By Mannix Porterfield
Families of five men injured fatally when a propane gas leak triggered an explosion that rattled the landscape within a mile of a Little General Store at Ghent six years ago are planning a permanent memorial on the site of the tragic blast.
Already, the families have laid plans to have the huge monument on the property in time for the seventh anniversary of the Jan. 30, 2007, explosion, with permission to do so already given by Little General.
Hazel Burroughs, the widow of Frederick Burroughs, 51, a Raleigh County building inspector and a member of the Ghent Volunteer Fire Department, said the proposed memorial has been sketched by Donald Starr of Beckley, based on ideas generated by the surviving families.
In mind is a stone monument 10 feet high with a base measuring 21 by 54 feet, featuring a cap base and a raised area with a flagstone.
“Each person that was lost will have a 30-inch coin,” Burroughs said Monday. “Families will put whatever they want on the coin to let people who look at the memorial know that person. There will be a column for each, and a column for the survivors.”
Besides Burroughs, the blast killed three others instantly, Craig Lawrence Dorsey II, 24, a Ghent EMT/firefighter, and two Appalachian Heating technicians, Jeffrey Lee Treadway, 21, and Glenn Ray Bennett, 44.
Hazel Burroughs said the memorial also will honor a fifth man who died some time after the explosion, Donnie Caldwell, likewise a member of the Ghent VFD.
“We knew what we wanted, so we had an artist do the rendering,” Burroughs said.
“At first, we were going to do it like cemetery stones. But we had some people talk to us and we wanted it to fit in with the country’s settings. There will be a lot of concrete and stone on the columns and some rose bushes and landscaping done.”
Coleman Custom Building Inc., of Ghent, owned by James Coleman, also a Ghent firefighter, proposed to construct the monument for $73,400. In addition, it is estimated that landscaping and parking for the memorial will add another $20,000 to the cost.
“We are hoping it will be completed by the next anniversary, which is Jan. 30, 2014,” Burroughs said. “That may be a little optimistic.”

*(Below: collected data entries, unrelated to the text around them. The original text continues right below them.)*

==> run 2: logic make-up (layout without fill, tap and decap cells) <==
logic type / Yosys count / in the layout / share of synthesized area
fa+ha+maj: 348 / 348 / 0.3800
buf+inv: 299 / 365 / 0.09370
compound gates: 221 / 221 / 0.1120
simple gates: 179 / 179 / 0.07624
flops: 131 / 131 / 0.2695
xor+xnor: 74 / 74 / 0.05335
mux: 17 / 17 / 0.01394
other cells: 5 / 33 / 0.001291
Context: an optimization exercise on an open-source flow, tuned for small area and a short achievable clock period. The choices shown serve that exercise and are no tape-out recipe.
At most, simulation tests tie the RTL to the original design; equivalence was not proved.
For runs 4 and 5, only the layout was checked, not whether the RTL still works.
Power is estimated from default activity; no workload was simulated.

File: design.v
package jtcop_pkg;
  localparam int OBJBUF_AW = 8;
  localparam int OBJ_PW    = 8;
  function automatic logic obj_transparent(input logic [OBJ_PW-1:0] pxl);
    obj_transparent = ~(|pxl[3:0]);
  endfunction
endpackage
module jtframe_dual_ram #(
  parameter int aw = 8,
  parameter int dw = 8
) (
  input  logic          clk,
  input  logic          we_i,
  input  logic [aw-1:0] wr_addr_i,
  input  logic [dw-1:0] data_i,
  input  logic [aw-1:0] rd_addr_i,
  output logic [dw-1:0] q_o
);
  logic [dw-1:0] mem [2**aw];
  always_ff @(posedge clk) begin
    if (we_i) mem[wr_addr_i] <= data_i;
  end
  assign q_o = mem[rd_addr_i];
endmodule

Burroughs said she was told by Little General’s attorney that the old tanks will be hauled away from the property this week.
“Once the tanks are removed, we will be able to begin construction,” she said.

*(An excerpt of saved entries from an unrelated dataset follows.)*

What follows belongs to an exercise in optimizing a design on an open flow for small area, a short achievable clock period and few clock cycles per item; a production flow would make more cautious choices.
At most, simulation tests tie the RTL to the original design; equivalence was not proved.
No activity file was given, so power comes from the tool's default toggle rates.

== run A ==
Design tx_zc_phase_gen, start of the top module:
module tx_zc_phase_gen #(
    parameter int NZC_W  = tx_zc_pkg::ZC_NZC_W_DEF,
    parameter int OUT_W  = tx_zc_pkg::ZC_OUT_W_DEF,
    parameter int INV_W  = tx_zc_pkg::ZC_INV_W_DEF,
    parameter int PH_W   = NZC_W + 5
) (
    input  logic             sys_clk,
    input  logic             rst,
    input  logic             start,
    input  logic             abort,
    input  logic [NZC_W-1:0] zc_N_zc,
    input  logic [NZC_W-1:0] zc_len,
    input  logic [NZC_W-1:0] zc_start_index,
    input  logic [PH_W-1:0]  zc_Q,
    input  logic [PH_W-1:0]  zc_P,
    input  logic [INV_W-1:0] zc_inv_T,
    input  logic             theta_ready,
    output logic             theta_valid,
    output logic [OUT_W-1:0] theta_data,
    output logic             theta_last,
    output logic             busy,
    output logic             cfg_err
);
    localparam logic [2:0] PH_Q2  = 3'd0,   
                           PH_E0  = 3'd1,   
                           PH_RUN = 3'd2,   
                           PH_W1  = 3'd3,   
                           PH_W2  = 3'd4,   
                           PH_END = 3'd5;   
    logic        r_busy, r_cfg_err;
    logic [2:0]  r_ph;
    logic        r_s1_valid, r_s1_last, r_out_valid, r_out_last;
    logic [11:0] r_out_data;
    logic [11:0] r_nzc;          
    logic [13:0] r_t3;           
    logic [16:0] r_q;            
    logic [16:0] r_p;            
    logic [17:0] r_inv;          
    logic [11:0] r_rem;          
    logic [11:0] r_skip;         
    logic [11:0]        r_mc;    
    logic               r_wrap;  
  ...
For scale: roughly 2,600 cells after synthesis, roughly 26,000 um2 of cells after synthesis.
make LEC_CHECK=0 CAP_MARGIN=20 CORE_MARGIN=2 CORE_UTILIZATION=40 SLEW_MARGIN=20 finish   # period 8.0 ns
run.sh (not shown) runs the stock make flow with config.mk's settings and CLKGATE_MAP_FILE= SYNTH_SCRIPT=/design/flow/synth_recipe.tcl, a recipe that flattens the netlist after the stock synthesis.
In run A the implementation ran to completion but is not tape-out ready, as the final checks report negative setup slack.
#### Input delta (run B over run A)
diff --git a/flow/config.mk b/flow/config.mk
--- a/flow/config.mk
+++ b/flow/config.mk
@@ -10,0 +11 @@
+export SETUP_SLACK_MARGIN = 4.6
Results
Complete run, failing final checks: run B, reason negative setup slack. Compared with run A, run B shows a lower first-pass detailed-route iteration total. | tightest slew margin relative to the limit | run B vs run A | 6.1 points lower |. Per the comparison of run B with run A, total negative slack lost 0.011 ns, power picked up an extra 0.66 mW.
No functional check of the RTL was part of any run of this note.

========
Another version of the RTL of tx_zc_phase_gen (not shown whole).
For scale: ~290 flip-flops, about 0.028 mm² of cells after synthesis.
Settings: LEC_CHECK=0, CAP_MARGIN=5, CORE_MARGIN=2, CORE_UTILIZATION=40, CTS_BUF_LIST=sky130_fd_sc_hd__clkbuf_8, CTS_CLUSTER_DIAMETER=70, CTS_CLUSTER_SIZE=28, SETUP_SLACK_MARGIN=4.5, SLEW_MARGIN=5, TNS_END_PERCENT=10; clock period 8.0 ns.
standard.sh (not shown) runs the stock make flow with config.mk's settings and CLKGATE_MAP_FILE= SYNTH_SCRIPT=/design/flow/synth_recipe.tcl, a recipe that flattens the netlist after the stock synthesis.
==> flow/flow/run.sh <==
#!/bin/bash
# The standard layout, with the ports buffered by buf_1 cells instead of the
# default choice of buffer cell.
set -euo pipefail
export BUFFER_PORTS_ARGS="-buffer_cell sky130_fd_sc_hd__buf_1"
bash standard.sh > standard.log 2>&1
The starting point finished with timing, DRC and antenna clean.
Testbench counts at the start, summed over its fixed seeds: cycles 47,060, items 46,621.
Rerun with:
CTS_CLUSTER_SIZE = 24   (was 28)
SETUP_SLACK_MARGIN = 4.6   (was 4.5)
Effect: Sequential cell count does not change. Global-route usage is about the same. Routed wire length rises slightly.
Rerun with:
CTS_CLUSTER_DIAMETER = 60   (was 70)
CTS_CLUSTER_SIZE = 20   (was 24)
GPL_ROUTABILITY_DRIVEN = 0   (was unset)
SETUP_SLACK_MARGIN = 4.5   (was 4.6)
=> The changed run produced a clean layout. Flip-flop and latch count is unchanged. Core utilization came out higher by 0.23 points. Design area came out higher slightly.
Rerun with:
CTS_CLUSTER_DIAMETER = 70   (was 60)
CTS_CLUSTER_SIZE = 24   (was 20)
GPL_ROUTABILITY_DRIVEN = unset   (was 0)
TNS_END_PERCENT = 20   (was 10)
The changed run went through all stages and came out clean; worst hold slack is about the same; routed wire length fell slightly; fmax rose slightly; global-route usage hardly moves.

what the ideal ports hide:
The flow's constraints put no driver on any port. The routed layouts listed below were extracted and timed again, unchanged, in two steps.
Step 1, drivers: a clkbuf_16 drives sys_clk and a buf_2 each remaining input, both assumed.
Step 2 adds t to the input delays and takes it off the output delays; t is the mean of the earliest and latest rising clock arrival at the registers after step 1. Input paths then give back, and output paths get back, about the clock's delay inside the block.
a / b / c = ideal / step 1 / step 2; a / b = the first two.
| run | t (ns) | slack for setup (ns) | clock arrival spread, ns | worst slew at a driven data input, ns |
|---|---|---|---|---|
| run A | 0.623 | -0.637 / -0.637 / -0.637 | 0.022 / 0.022 | 0.06 |
| run B | 0.610 | -0.565 / -0.565 / -0.565 | 0.026 / 0.026 | 0.08 |
| the first run of note 2 | 0.734 | 4.454 / 4.466 / 3.760 | 0.066 / 0.065 | 0.07 |
| the second run of note 2 | 0.733 | 4.454 / 4.455 / 3.759 | 0.071 / 0.070 | 0.07 |
| the third run of note 2 | 0.685 | 4.379 / 4.400 / 3.717 | 0.044 / 0.044 | 0.06 |
| the fourth run of note 2 | 0.732 | 4.442 / 4.467 / 3.749 | 0.069 / 0.069 | 0.07 |
For the second run of note 2, which loses most, drivers alone change the setup slack by +0.001 ns; drivers and shift together by -0.695 ns.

So terrific were the blast and shock waves that caused a rumble up to a mile away that some residents initially mistook it for an earthquake. Windows were shattered at Ghent Elementary School and seven homes were damaged when one of two 500-pound above-ground propane gas tanks sprung a leak, triggering the explosion that killed four people instantly and injured five others.
Legislators in session at Charleston went to the scene that afternoon and came away with a universal impression — the area resembled a war zone, with debris scattered over the vicinity.
Burroughs said a special fund has been created to accept donations for the memorial.
Donations may be sent to First Community Bank, Attention: Nancy Poff, 1220 Ritter Drive, Daniels, WV 25832.
“Each of these men are heroes in their own right,” Burroughs said in a flier announcing the memorial. “If it were not for actions they took on that fateful day, it is impossible to determine the casualties that could have occurred.”